Sonntag, 27. November 2016

Italien fordert von Serbien Rückgabe von 8 Renaissancewerken

Italien fordert von Serbien die Rückgang von acht Gemälden von Renaissancekünstlern wie Tizian, Tintoretto und Paolo Veneziani, die im Zweiten Weltkrieg aus einer Sammlung in Florenz verschwunden waren. Die Werke von unermesslichem Wert befinden sich im Museum von Belgrad.

"Die Venus von Urbino" von Tizian ist sicher in den Uffizien in Florenz untergebracht. Ein anderes Werk des Künstlers hingegen befindet sich in Serbien.
"Die Venus von Urbino" von Tizian ist sicher in den Uffizien in Florenz untergebracht.
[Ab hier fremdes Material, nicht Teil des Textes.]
`src/rtl/fetch_sequencer_if.sv`:
```
// Instruction-cache request/response port between the fetch sequencer and the I$.
interface fetch_sequencer_if #(
   parameter int unsigned VLEN = 39
) ();
   logic            req;
   logic [VLEN-1:0] vaddr;
   logic            ready;
   logic            kill;
   logic            rsp_valid;

   modport master (output req, output vaddr, output kill, input ready, input rsp_valid);
   modport slave  (input req, input vaddr, input kill, output ready, output rsp_valid);
endinterface

```
`src/rtl/fetch_sequencer.sv`:
```
// Fetch-PC owner: issues one I$ request at a time, applies redirects,
// replays responses the instruction queue cannot take, and counts stall cycles.
module fetch_sequencer #(
   parameter int unsigned VLEN        = 39,
   parameter int unsigned FETCH_WIDTH = 32
) (
   input  logic                    clk_i,
   input  logic                    rst_i,
   input  logic [VLEN-1:0]         boot_addr_i,
   input  logic                    flush_i,
   input  logic [VLEN-1:0]         flush_pc_i,
   input  logic                    mispredict_i,
   input  logic [VLEN-1:0]         mispredict_pc_i,
   input  logic                    bp_taken_i,
   input  logic [VLEN-1:0]         bp_target_i,
   input  logic                    queue_ready_i,
   fetch_sequencer_if.master       icache,
   output logic                    fetch_valid_o,
   output logic [VLEN-1:0]         fetch_addr_o,
   output logic                    replay_o,
   output logic                    spec_o,
   input  logic                    perf_clear_i,
   output logic [31:0]             stall_cnt_o
);
   localparam int unsigned FB  = FETCH_WIDTH / 8;
   localparam int unsigned OFF = $clog2(FB);

   typedef enum logic [1:0] {IDLE, REQ, WAIT} state_e;

   state_e          state_q, state_d;
   logic [VLEN-1:0] pc_q, pc_d;
   logic            spec_q, spec_d;
   logic [31:0]     stall_cnt_q;

   logic            redirect;
   logic [VLEN-1:0] redirect_pc;
   logic [VLEN-1:0] seq_pc;
   logic            req_c, kill_c, fetch_valid_c, replay_c, stall_inc_c;

   assign redirect    = flush_i | mispredict_i;
   assign redirect_pc = flush_i ? flush_pc_i : mispredict_pc_i;
   // Sequential PC always advances from the block-aligned base, wrapping at 2^VLEN.
   assign seq_pc      = {pc_q[VLEN-1:OFF], OFF'(0)} + VLEN'(FB);

   always_ff @(posedge clk_i) begin
      if (rst_i) begin
         state_q <= IDLE;
         pc_q    <= boot_addr_i;
         spec_q  <= 1'b0;
      end else begin
         state_q <= state_d;
         pc_q    <= pc_d;
         spec_q  <= spec_d;
      end
   end

   always_comb begin
      state_d       = state_q;
      pc_d          = pc_q;
      spec_d        = spec_q;
      req_c         = 1'b0;
      kill_c        = 1'b0;
      fetch_valid_c = 1'b0;
      replay_c      = 1'b0;
      stall_inc_c   = 1'b0;
      unique case (state_q)
         IDLE: begin
            if (redirect)           pc_d    = redirect_pc;
            else if (queue_ready_i) state_d = REQ;
         end
         REQ: begin
            req_c = !redirect;
            if (redirect)              pc_d        = redirect_pc;
            else if (icache.ready)     state_d     = WAIT;
            else                       stall_inc_c = 1'b1;
         end
         WAIT: begin
            if (redirect) begin
               // Killed request: any same-cycle response is dropped.
               kill_c  = 1'b1;
               pc_d    = redirect_pc;
               state_d = REQ;
            end else if (icache.rsp_valid && queue_ready_i) begin
               fetch_valid_c = 1'b1;
               pc_d          = bp_taken_i ? bp_target_i : seq_pc;
               if (bp_taken_i) spec_d = 1'b1;
               state_d       = REQ;
            end else if (icache.rsp_valid) begin
               replay_c = 1'b1;
               state_d  = IDLE;
            end else begin
               stall_inc_c = 1'b1;
            end
         end
         default: state_d = IDLE;
      endcase
      if (redirect) spec_d = 1'b0;
   end

   // Saturating stall counter; clear wins over increment.
   always_ff @(posedge clk_i) begin
      if (rst_i || perf_clear_i)                  stall_cnt_q <= '0;
      else if (stall_inc_c && stall_cnt_q != '1)  stall_cnt_q <= stall_cnt_q + 32'd1;
   end

   // Handshake strobes are held low while reset is applied.
   assign icache.req    = req_c & !rst_i;
   assign icache.kill   = kill_c & !rst_i;
   assign icache.vaddr  = pc_q;
   assign fetch_valid_o = fetch_valid_c & !rst_i;
   assign replay_o      = replay_c & !rst_i;
   assign fetch_addr_o  = pc_q;
   assign spec_o        = spec_q;
   assign stall_cnt_o   = stall_cnt_q;
endmodule

```
`src/flat_wrapper.sv`:
```
// flat-port wrapper written by rule: the top's interface ports become plain ports
module fetch_sequencer_flat 
#(
   parameter int unsigned VLEN        = 39,
   parameter int unsigned FETCH_WIDTH = 32
)
  (clk_i, rst_i, boot_addr_i, flush_i, flush_pc_i, mispredict_i, mispredict_pc_i, bp_taken_i, bp_target_i, queue_ready_i, fetch_valid_o, fetch_addr_o, replay_o, spec_o, perf_clear_i, stall_cnt_o, icache_req, icache_vaddr, icache_kill, icache_ready, icache_rsp_valid);
  fetch_sequencer_if #(.VLEN(VLEN)) icache_i ();
  input  logic clk_i;
  input  logic rst_i;
  input  logic [VLEN-1:0] boot_addr_i;
  input  logic flush_i;
  input  logic [VLEN-1:0] flush_pc_i;
  input  logic mispredict_i;
  input  logic [VLEN-1:0] mispredict_pc_i;
  input  logic bp_taken_i;
  input  logic [VLEN-1:0] bp_target_i;
  input  logic queue_ready_i;
  output logic fetch_valid_o;
  output logic [VLEN-1:0] fetch_addr_o;
  output logic replay_o;
  output logic spec_o;
  input  logic perf_clear_i;
  output logic [31:0] stall_cnt_o;
  output wire logic [$bits(icache_i.req)-1:0] icache_req;
  output wire logic [$bits(icache_i.vaddr)-1:0] icache_vaddr;
  output wire logic [$bits(icache_i.kill)-1:0] icache_kill;
  input wire logic [$bits(icache_i.ready)-1:0] icache_ready;
  input wire logic [$bits(icache_i.rsp_valid)-1:0] icache_rsp_valid;
  assign icache_req = icache_i.req;
  assign icache_vaddr = icache_i.vaddr;
  assign icache_kill = icache_i.kill;
  assign icache_i.ready = icache_ready;
  assign icache_i.rsp_valid = icache_rsp_valid;
  fetch_sequencer #(.VLEN(VLEN), .FETCH_WIDTH(FETCH_WIDTH)) u_core (.clk_i(clk_i), .rst_i(rst_i), .boot_addr_i(boot_addr_i), .flush_i(flush_i), .flush_pc_i(flush_pc_i), .mispredict_i(mispredict_i), .mispredict_pc_i(mispredict_pc_i), .bp_taken_i(bp_taken_i), .bp_target_i(bp_target_i), .queue_ready_i(queue_ready_i), .icache(icache_i), .fetch_valid_o(fetch_valid_o), .fetch_addr_o(fetch_addr_o), .replay_o(replay_o), .spec_o(spec_o), .perf_clear_i(perf_clear_i), .stall_cnt_o(stall_cnt_o));
endmodule
```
Ein anderes Werk des Künstlers hingegen befindet sich in Serbien.

Die Staatsanwaltschaft von Bologna hat die Konfiszierung der Gemälde und deren Rückführung nach Italien gefordert, berichtete die Mailänder Tageszeitung „Corriere della Sera“ am Sonntag. Sie ermittelt wegen Hehlerei.

Die Gemälde waren bereits zwischen 2004 und 2005 in Italien zu sehen. Sie waren vom Museum in Belgrad für Ausstellungen in Bologna und Bari geliehen worden, waren danach wieder nach Serbien zurückgekehrt.

Hinter dem Verschwinden der Werke vermuten die Italiener Ante Mimara Topic, einen jugoslawischen Antiquitätshändler mit engen Verbindungen zum Nazireichsmarschall Hermann Göring. Topics Frau Wiltrud Mersmann arbeitete 1949 in München in der Sammelstelle für gestohlene Kunstwerke.

Sie soll dafür gesorgt haben, dass acht Kunstwerke nach Belgrad gelangten. Jetzt verlangt Italien die Gemälde zurück.